Yesterday I was having a really emotional day for some reason and basically cried all day on and off. That is not usually like me, but I think that so many things were building up inside and it felt so good to get it out! On Sunday, I found out that my Dad's best friend, Joe (who is basically part of our family) has cancer that has completely spread throughout his body. It hit me really hard when I heard the news. My heart aches for his wife Cindy and his 19 year old son, Daniel. It really made me sit back and evaluate my life and where my priorities are. The last month or so, I have felt extra close to the Savior. I know that he hears my prayers and is the only one that really knows my heart and my intentions. As I have felt his love for me, it has allowed me to look at others through his eyes. I realized really fast how quick I am to judge other people. It has made me look at every person I see as if they are a little child. It seems so much easier not to judge someone when you think of them as a little child, so innocent and pure. I have felt more gratitude for everything that I have been blessed with in my life and I don't want it to end. I just wanted to write out my feelings of gratitude because I so easily forget them when the going gets tough. I am so grateful to have such great friends, a caring family and extremely loving husband! But most importantly, I am grateful for my Savior. He is the ultimate example. Without him, I am nothing, and I am so grateful to have the knowledge that he will always be there for me waiting at the door if I just knock.

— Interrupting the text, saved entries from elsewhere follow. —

--- src/rtl/sqd_pkg.sv ---
// ---------------------------------------------------------------------------
// sqd_pkg
// Shared sizes and types of the shortest queue dispatcher.
// ---------------------------------------------------------------------------
package sqd_pkg;

  localparam int MAX_LINES    = 8;
  localparam int LINE_SLOTS   = 16;
  localparam int LINE_W       = $clog2(MAX_LINES);
  localparam int PTR_W        = $clog2(LINE_SLOTS);
  localparam int OCC_W        = $clog2(LINE_SLOTS + 1);

  localparam logic [1:0] REG_ACTIVE_LINES  = 2'd0;
  localparam logic [1:0] REG_LINE_CAPACITY = 2'd1;
  localparam logic [1:0] REG_CLOSE_MINUTE  = 2'd2;

  typedef struct packed {
    logic [3:0]       active_lines;
    logic [OCC_W-1:0] eff_cap;
    logic [9:0]       close_minute;
  } sqd_cfg_t;

  typedef struct packed {
    logic              rel;
    logic [10:0]       rel_t;
    logic              place;
    logic [LINE_W-1:0] place_sel;
    logic [10:0]       place_fin;
  } sqd_cmd_t;

  typedef struct packed {
    logic              pick_vld;
    logic [OCC_W-1:0]  pick_free;
    logic [LINE_W-1:0] pick_sel;
    logic [10:0]       pick_start;
    logic              adv_vld;
    logic [10:0]       adv_t;
    logic              rel_any;
  } sqd_scan_t;

endpackage

--- src/rtl/sqd_cell.sv ---
// ---------------------------------------------------------------------------
// sqd_cell
// One service line: its queue of finish times, occupancy and last finish,
// plus one step of the pick, advance and release scans along the row.
// ---------------------------------------------------------------------------
module sqd_cell (
  input  logic                        clk,
  input  logic                        rst_n,
  input  logic [sqd_pkg::LINE_W-1:0]  line_id,
  input  sqd_pkg::sqd_cfg_t           cfg,
  input  sqd_pkg::sqd_cmd_t           cmd,
  input  sqd_pkg::sqd_scan_t          scan_in,
  output sqd_pkg::sqd_scan_t          scan_out
);

  logic [10:0]                fifo_r [sqd_pkg::LINE_SLOTS];
  logic [10:0]                last_r, last_nxt;
  logic [sqd_pkg::OCC_W-1:0]  occ_r, occ_nxt;
  logic [sqd_pkg::PTR_W-1:0]  head_r, head_nxt;
  logic [sqd_pkg::PTR_W-1:0]  tail_r, tail_nxt;
  logic [10:0]                head_val;
  logic [sqd_pkg::OCC_W-1:0]  free_slots;
  logic                       is_active, is_open, pop, push, pick_take, adv_take;

  assign head_val   = fifo_r[head_r];
  assign is_active  = ({{(6-sqd_pkg::LINE_W){1'b0}}, line_id} < {2'b00, cfg.active_lines});
  assign is_open    = (last_r < {1'b0, cfg.close_minute});
  assign free_slots = (cfg.eff_cap > occ_r) ? cfg.eff_cap - occ_r : '0;
  assign pop        = cmd.rel && (occ_r != '0) && (head_val == cmd.rel_t);
  assign push       = cmd.place && (cmd.place_sel == line_id);
  assign pick_take  = is_active && is_open && (free_slots > scan_in.pick_free);
  assign adv_take   = (occ_r != '0) && (head_val < {1'b0, cfg.close_minute}) &&
                      (!scan_in.adv_vld || (head_val < scan_in.adv_t));

  always_comb begin
    scan_out = scan_in;
    if (pick_take) begin
      scan_out.pick_vld   = 1'b1;
      scan_out.pick_free  = free_slots;
      scan_out.pick_sel   = line_id;
      scan_out.pick_start = last_r;
    end
    if (adv_take) begin
      scan_out.adv_vld = 1'b1;
      scan_out.adv_t   = head_val;
    end
    scan_out.rel_any = scan_in.rel_any | pop;
  end

  always_comb begin
    last_nxt = last_r;
    occ_nxt  = occ_r;
    head_nxt = head_r;
    tail_nxt = tail_r;
    if (pop) begin
      head_nxt = head_r + 1'b1;
      occ_nxt  = occ_r - 1'b1;
    end else if (push) begin
      tail_nxt = tail_r + 1'b1;
      occ_nxt  = occ_r + 1'b1;
      last_nxt = cmd.place_fin;
    end
  end

  always_ff @(posedge clk) begin
    if (!rst_n) begin
      last_r <= '0;
      occ_r  <= '0;
      head_r <= '0;
      tail_r <= '0;
    end else begin
      last_r <= last_nxt;
      occ_r  <= occ_nxt;
      head_r <= head_nxt;
      tail_r <= tail_nxt;
    end
  end

  always_ff @(posedge clk) begin
    if (push) begin
      fifo_r[tail_r] <= cmd.place_fin;
    end
  end

endmodule

--- src/rtl/shortest_queue_dispatcher_top.sv ---
// ---------------------------------------------------------------------------
// shortest_queue_dispatcher_top
// Join-the-shortest-queue dispatcher over a row of service line cells.
// ---------------------------------------------------------------------------
// Each input word carries one job's service time; each output word tells
// whether the job was served, the line it joined and its start and finish.
// Input: in_tdata[9:0] service_minutes. Output: out_tuser served, out_tdata
// line_index, start_minute, finish_minute, finish_hour, finish_min_of_hour.
// One job is handled at a time. Acceptance moves the job into the pick state;
// if no line takes it, each clock advance goes through the release state,
// which pops the head jobs finishing at the new minute from all lines at once
// until none is popped, then returns to the pick state. If no line takes it
// and no advance is left, the job is turned away. The hour split is made in
// the divide and output states; a new job is taken once the output state ends.
// The row of cells is scanned combinationally.
// A finished word waits in the output register while the receiver stalls; the
// next job is accepted meanwhile but its result waits for that register.
// Reset empties all lines and loads 1 line, capacity 1 and closing at 540.
// Configuration is written through cfg_we, cfg_index and cfg_data.
// ---------------------------------------------------------------------------
module shortest_queue_dispatcher_top (
  input  logic        clk,
  input  logic        rst_n,
  input  logic        cfg_we,
  input  logic [1:0]  cfg_index,
  input  logic [9:0]  cfg_data,
  input  logic        in_tvalid,
  output logic        in_tready,
  input  logic [15:0] in_tdata,   // [9:0] service_minutes
  output logic        out_tvalid,
  input  logic        out_tready,
  output logic        out_tuser,  // [0] served
  output logic [39:0] out_tdata   // line_index, start_minute, finish_minute,
                                  // finish_hour, finish_min_of_hour
);

  typedef enum logic [2:0] {S_IDLE, S_PICK, S_REL, S_DIV, S_OUT} state_t;

  state_t                     state_r;
  logic [3:0]                 active_r;
  logic [4:0]                 cap_r;
  logic [9:0]                 close_r;
  logic [9:0]                 svc_r;
  logic [10:0]                t_r;
  logic                       served_r;
  logic [sqd_pkg::LINE_W-1:0] sel_r;
  logic [9:0]                 start_r;
  logic [10:0]                fin_r;
  logic [5:0]                 q_r;
  logic                       out_valid_r;
  logic                       out_served_r;
  logic [39:0]                out_data_r;

  sqd_pkg::sqd_cfg_t          cfg;
  sqd_pkg::sqd_cmd_t          cmd;
  sqd_pkg::sqd_scan_t         chain [sqd_pkg::MAX_LINES+1];
  sqd_pkg::sqd_scan_t         res;
  logic [6:0]                 cap_ext;
  logic [10:0]                fin_now;
  logic [22:0]                q_prod;
  logic [11:0]                rem;
  logic                       in_fire;

  assign in_tready = (state_r == S_IDLE);
  assign in_fire   = in_tvalid && in_tready;

  assign cap_ext = {2'b00, cap_r};
  assign cfg.active_lines = active_r;
  assign cfg.eff_cap = (cap_ext > 7'(sqd_pkg::LINE_SLOTS)) ?
                       sqd_pkg::OCC_W'(sqd_pkg::LINE_SLOTS) : sqd_pkg::OCC_W'(cap_ext);
  assign cfg.close_minute = close_r;

  assign chain[0] = '0;
  assign res      = chain[sqd_pkg::MAX_LINES];
  assign fin_now  = res.pick_start + {1'b0, svc_r};

  assign cmd.rel       = (state_r == S_REL);
  assign cmd.rel_t     = t_r;
  assign cmd.place     = (state_r == S_PICK) && res.pick_vld;
  assign cmd.place_sel = res.pick_sel;
  assign cmd.place_fin = fin_now;

  genvar g;
  generate
    for (g = 0; g < sqd_pkg::MAX_LINES; g++) begin : g_cell
      sqd_cell u_cell (
        .clk     (clk),
        .rst_n   (rst_n),
        .line_id (sqd_pkg::LINE_W'(g)),
        .cfg     (cfg),
        .cmd     (cmd),
        .scan_in (chain[g]),
        .scan_out(chain[g+1])
      );
    end
  endgenerate

  assign q_prod = 23'(fin_r) * 23'd2185;
  assign rem    = {1'b0, fin_r} - ({q_r, 6'b0} - {4'b0, q_r, 2'b0});

  always_ff @(posedge clk) begin
    if (!rst_n) begin
      active_r <= 4'd1;
      cap_r    <= 5'd1;
      close_r  <= 10'd540;
    end else if (cfg_we) begin
      unique case (cfg_index)
        sqd_pkg::REG_ACTIVE_LINES:  active_r <= cfg_data[3:0];
        sqd_pkg::REG_LINE_CAPACITY: cap_r    <= cfg_data[4:0];
        sqd_pkg::REG_CLOSE_MINUTE:  close_r  <= cfg_data;
        default: ;
      endcase
    end
  end

  always_ff @(posedge clk) begin
    if (!rst_n) begin
      state_r     <= S_IDLE;
      out_valid_r <= 1'b0;
    end else begin
      if (out_valid_r && out_tready && (state_r != S_OUT)) begin
        out_valid_r <= 1'b0;
      end
      unique case (state_r)
        S_IDLE: begin
          if (in_fire) begin
            svc_r   <= in_tdata[9:0];
            state_r <= S_PICK;
          end
        end
        S_PICK: begin
          if (res.pick_vld) begin
            served_r <= 1'b1;
            sel_r    <= res.pick_sel;
            start_r  <= res.pick_start[9:0];
            fin_r    <= fin_now;
            state_r  <= S_DIV;
          end else if (res.adv_vld) begin
            t_r     <= res.adv_t;
            state_r <= S_REL;
          end else begin
            served_r <= 1'b0;
            sel_r    <= '0;
            start_r  <= '0;
            fin_r    <= '0;
            state_r  <= S_DIV;
          end
        end
        S_REL: begin
          if (!res.rel_any) begin
            state_r <= S_PICK;
          end
        end
        S_DIV: begin
          q_r     <= q_prod[22:17];
          state_r <= S_OUT;
        end
        S_OUT: begin
          if (!out_valid_r || out_tready) begin
            out_valid_r  <= 1'b1;
            out_served_r <= served_r;
            if (served_r) begin
              out_data_r <= {4'b0, rem[5:0], q_r + 6'd8, fin_r, start_r, 3'(sel_r)};
            end else begin
              out_data_r <= '0;
            end
            state_r <= S_IDLE;
          end
        end
        default: state_r <= S_IDLE;
      endcase
    end
  end

  assign out_tvalid = out_valid_r;
  assign out_tuser  = out_served_r;
  assign out_tdata  = out_data_r;

  a_turned_zero: assert property (@(posedge clk) disable iff (!rst_n)
    (out_tvalid && !out_tuser) |-> (out_tdata == '0))
    else $error("turned-away word carries data");

  a_min_range: assert property (@(posedge clk) disable iff (!rst_n)
    out_tvalid |-> (out_tdata[35:30] < 6'd60))
    else $error("minute of hour out of range");

  a_accept_pick: assert property (@(posedge clk) disable iff (!rst_n)
    in_fire |=> (state_r == S_PICK))
    else $error("accepted job not scanned");

  a_pick_free: assert property (@(posedge clk) disable iff (!rst_n)
    ((state_r == S_PICK) && res.pick_vld) |-> (res.pick_free != '0))
    else $error("job placed on a full line");

endmodule

--- config.mk ---
export PLATFORM = sky130hd
export DESIGN_NAME = shortest_queue_dispatcher_top
export DESIGN_NICKNAME = d
export VERILOG_FILES = /design/src/rtl/sqd_pkg.sv /design/src/rtl/sqd_cell.sv /design/src/rtl/shortest_queue_dispatcher_top.sv
export SDC_FILE = /design/constraint.sdc
export NUM_CORES = 2
export LEC_CHECK = 0
export BUFFER_PORTS_ARGS = -buffer_cell sky130_fd_sc_hd__buf_2
export CAP_MARGIN = 10
export CORE_MARGIN = 8
export CORE_UTILIZATION = 41
export DETAILED_ROUTE_END_ITERATION = 10
export PLACE_DENSITY = 0.66
export SETUP_SLACK_MARGIN = 0.4
export SLEW_MARGIN = 20
export SYNTH_ARGS = -nofsm -noshare
export SYNTH_HDL_FRONTEND = slang
export SYNTH_SLANG_ARGS = --single-unit
--- constraint.sdc ---
create_clock -name clk -period 20.1 [get_ports clk]
set_clock_uncertainty 0.15 [all_clocks]
set_input_delay 1.005 -clock clk [delete_from_list [all_inputs] [get_ports clk]]
set_output_delay 1.005 -clock clk [all_outputs]
set_load 0.005 [all_outputs]
==> results.md <==
- Summing the areas of all fa, ha and maj instances in the mapped netlist gives under 10% of the synthesized area.
- The width of the die is 456.7 µm.
- Sequential elements use 62.58% of the synthesized area.
- Across the VDD grid, the largest voltage drop is 0.0004477 V.
- The share of cell area taken by muxes after synthesis is 14.17%.
- The post-detailed-route via-to-cell ratio is roughly 5.7.
- The wire length per cell after detailed routing is 24.09 µm.
- Counting along the longest clock path gives a buffer depth of 3.
- The CTS buffer count is 175.
- The dominant combinational cell family by area after synthesis is multiplexers.
- The synthesized area divided by synthesized cell count is approximately 16 µm².
- For this run, the leading register cell type out of synthesis is sky130_fd_sc_hd__edfxtp_1.
- Entering global routing, the biggest net connects 137 pins.
- The startpoint class of the critical path is a flip-flop.
- For this run, the top clock speed supported by timing is 0.05358 GHz.
- The number of hold violations in the final report came to 0.
- The clock sink total is 1742.
- The Yosys warning count is 0.
- STA puts the critical path data arrival time at 19.06 ns.
- The power density relative to cell area is 152.8 nW/µm².
- The final-layout setup total negative slack is 0 ns.
- After synthesis, the cell types taking the most area are sky130_fd_sc_hd__edfxtp_1, sky130_fd_sc_hd__mux4_2, sky130_fd_sc_hd__ha_1.
- The synthesized-area fraction occupied by xor and xnor cells is 2.100%.
- Broken down by cell family, the worst path's largest delay share belongs to compound AO/OA/AOI/OAI gates.
- In the synthesized netlist the async set-or-reset flop fraction comes to 0%.
- Global routing used 29.34% of the available met2 tracks.
- The class of the tightest hold or removal check is input pin to flip-flop.
- Summed over all layers, the global routing overflow is 0.
- After synthesis, the netlist uses around 90 different library cells.
- The max-capacitance violation count is 0.
- The initialized floorplan defines 161 standard-cell rows.
- The area growth from synthesis to layout is 12.69%.
- Of the post-synthesis cell area, the dominant cell type holds 56.37%.
- In this run the tool buffered the top-level ports with 65 buffer cells.
- The total of flip-flops plus latches after synthesis is approximately 1700.
- Summing the areas of all compound-gate instances in the mapped netlist gives 5.725% of the synthesized area.
- The half-perimeter wire length after placement is 123.1 mm.
- Summing all flip-flop and latch instances after layout gives 49860 µm².
- The clock insertion delay at the later pin of the skew report is 0.83 ns.
- The count of flip-flops with a built-in enable after synthesis is 1495.
- The initial antenna violation count is 5.
- The number of global-route vias before repair is 45180.
- The routed design could run at a clock period as short as 18.66 ns.
- The clock-pin slew on the worst setup and hold paths is 0.06 ns.
- For this block, the initial DRC count from the detailed router was between 3000 and 4000.
- The post-route netlist has 20.13% of its cells at a drive strength greater than 1.
- The initial core utilization is 41.31%.
- The overall power after layout is 0.01372 W.
- Setup repair after global routing left no endpoint under its margin.
- The area of the mapped netlist is 79640 µm².
- The global-route wire length before repair is slightly below 300 mm.
- The final critical-path share of the clock period is 92.85%.
- The most congested layer reported by global routing is met2.
- In this run the clock root is driven by a sky130_fd_sc_hd__clkbuf_16.
- The met3 track demand over resource in global routing is 2.755%.
- For the pin with the worst max-slew slack, the measured transition is 1.136 ns.
- The synthesized netlist devotes 6.078% of its cell area to simple gates.
- The combined buffer and inverter count along the critical path is 8.
- The final count of negative-setup-slack endpoints is 0.
- STA classifies the critical path endpoint as a flip-flop.
- The worst pin sits at a relative slew slack of a little under a quarter.
- The die area is 208600 µm².
- The congestion estimate from routability-driven global placement came to 0.8745.
- The data required time at the worst endpoint is 20.50 ns.
- The via count is 44930.
- The core region area is between 150000 and 200000 µm².
- The flow ran to the end, and the final reports show no timing, DRC or antenna violations.
- The instance count of the mapped netlist is 5083.
- The leakage power of the design is 30.42 nW.
- In this run the count of I/O pins placed on the die edge is between 70 and 80.
- The H-tree depth is 4.
- The total detailed-routing wirelength is approximately 190 mm.
- The first detailed-routing pass ran for 8 iterations.
- In this run the remaining antenna-violating nets after routing total 0.
- The TritonCTS clock tree is yes.
- Global routing used 17.93% of the available tracks.
- The top fanout value on the critical path is 29.
- On the worst path, the slowest cell contributes a delay of 0.66 ns.
- The library cell with the largest summed area after synthesis is sky130_fd_sc_hd__edfxtp_1.
- In the routed design, unresolved DRC markers number 0.
- The die is roughly 460 µm tall.
- Counting the fill cells in the layout gives about 16000.
- In the final layout, the multi-input gates occupy between 20000 and 30000 µm².
- The worst setup path is of the flip-flop to flip-flop kind.
- The final number of max-transition violations is 0.
- The cell repeated most along the worst path is sky130_fd_sc_hd__a21o_1.
- The met1 capacity usage during global routing is 24.77%.
- The largest individual stage delay along the critical path comes from the cell sky130_fd_sc_hd__o41a_2.
- After the last flow step, the layout net total stands at 5740.
[state kept, by name (all words and copies together) (netlist names), 10 cells and up, named ones only]
register / flops
g_cell.u_cell.fifo_r: 1408
fin_r: 11
g_cell.u_cell.last_r: 88
g_cell.u_cell.tail_r: 32
g_cell.u_cell.occ_r: 40
g_cell.u_cell.head_r: 32
close_r: 10
svc_r: 10
start_r: 10
out_tdata: 34
t_r: 11
[cell usage in the layout, fill, tap and decap left out, types with 39 or more instances in the layout]
cell	count
sky130_fd_sc_hd__xnor2_1	133
sky130_fd_sc_hd__xor2_1	51
sky130_fd_sc_hd__clkbuf_1	39
sky130_fd_sc_hd__a21o_1	143
sky130_fd_sc_hd__a21oi_1	207
sky130_fd_sc_hd__buf_2	65
sky130_fd_sc_hd__nor2_1	265
sky130_fd_sc_hd__mux4_2	430
sky130_fd_sc_hd__nand4_1	61
sky130_fd_sc_hd__and2_1	67
sky130_fd_sc_hd__nor3_1	57
sky130_fd_sc_hd__nand3_1	55
sky130_fd_sc_hd__ha_1	409
sky130_fd_sc_hd__nor2b_1	42
sky130_fd_sc_hd__inv_1	217
sky130_fd_sc_hd__o21ai_0	86
sky130_fd_sc_hd__dfxtp_1	231
sky130_fd_sc_hd__edfxtp_1	1495
sky130_fd_sc_hd__mux2i_1	86
sky130_fd_sc_hd__a211oi_1	54
sky130_fd_sc_hd__and3_1	48
sky130_fd_sc_hd__nand2_1	268
sky130_fd_sc_hd__clkbuf_16	178
sky130_fd_sc_hd__buf_4	153
[where the power goes]
| group | switching (W) | internal [W] |
|---|---|---|
| sequential | 0.0000656 | 0.00606 |
| combinational | 0.00330 | 0.00106 |
| clock | 0.00141 | 0.00183 |
| total | 0.00477 | 0.00895 |
[layout make-up]
type / instances / area share, %
Antenna cell: 2 / 0.005576
Clock buffer: 225 / 5.249
Clock inverter: 103 / 1.150
Inverter: 221 / 0.9410
Multi-Input combinational cell: 2902 / 31.71
Sequential cell: 1742 / 55.56
Tap cell: 2526 / 3.521
Timing Repair Buffer: 228 / 1.865
[Yosys cell counts, types with 51 or more instances]
master	instances
sky130_fd_sc_hd__nand3_1	55
sky130_fd_sc_hd__ha_1	410
sky130_fd_sc_hd__a211oi_1	54
sky130_fd_sc_hd__and2_1	67
sky130_fd_sc_hd__a21o_1	144
sky130_fd_sc_hd__nor3_1	62
sky130_fd_sc_hd__nand4_1	61
sky130_fd_sc_hd__mux4_2	430
sky130_fd_sc_hd__clkbuf_1	136
sky130_fd_sc_hd__o21ai_0	86
sky130_fd_sc_hd__a21oi_1	208
sky130_fd_sc_hd__mux2i_1	90
sky130_fd_sc_hd__nor2_1	298
sky130_fd_sc_hd__buf_1	59
sky130_fd_sc_hd__edfxtp_1	1495
sky130_fd_sc_hd__xor2_1	51
sky130_fd_sc_hd__dfxtp_1	247
sky130_fd_sc_hd__xnor2_1	140
sky130_fd_sc_hd__inv_1	220
sky130_fd_sc_hd__nand2_1	268
[routing by layer]
metal,wire length [µm],vias up
li1,-,20130
met2,91500,1365
met1,83110,23130
met5,0,-
met4,5467,0
met3,11390,315
[stage by stage]
| step | hold slack, ns | worst slack (ns) | std cells | cell area [µm²] | util, % |
|---|---|---|---|---|---|
| floorplan | 0.2653 | 1.079 | 5093 | 79730 | - |
| global placement | 0.2909 | 0.9761 | 7608 | 83770 | 43.45 |
| detailed placement | 0.2940 | 0.8790 | 7608 | 83790 | 43.46 |
| CTS | 0.1287 | 0.8063 | 7936 | 89530 | 46.44 |
| global route | 0.1725 | 0.3943 | 7948 | 89750 | 46.55 |
| finish | 0.2059 | 1.438 | 7949 | 89750 | 46.56 |
[worst paths after layout]
check	from	endpoint	slack, ns	cells after the start
max reg2reg	flip-flop	t_r[5]$_DFFE_PP_	1.44	81
min reg2reg	close_r[1]$_SDFFE_PN0P_	close_r[1]$_SDFFE_PN0P_	0.31	2
max	flip-flop	t_r[5]$_DFFE_PP_	1.44	81
min	in_tdata[5]	svc_r[5]$_DFFE_PP_	0.21	1
[kinds of logic after synthesis]
logic type / Yosys count
AOI/OAI and AO/OA: 681
xor gates and xnor gates: 191
adders and majority gates: 437
buffers and inverters: 449
DFF: 1742
muxes: 570
other: 2
and+or+nand+nor: 1011
[timing repair]
item / in CTS / in global routing
setup endpoints to repair: 0 / 271
resized for setup: 0 / 16
hold buffers: 0 / 0
setup buffers: 0 / 11
Note: power is estimated with default switching activity, not from simulation.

Tuesday, September 23, 2008
While I was taking a five minute break today at work, waiting for my next client to come in, a feeling of gratitude overwhelmed me as I stood there thinking about my life in general. You know how your thoughts skip from one thing to another in a matter of a second? Well, I was thinking about how much I love doing hair and that I get to do something that I truly love. I get to connect with people on a day to day basis and I get paid for it! After thinking about that, I thought of how blessed I am to have such an amazing family who will drop everything to help me if I ever needed it. And then, I thought about how incredibly in love I am with Steve. He is so amazing and I don't know where I would be without him.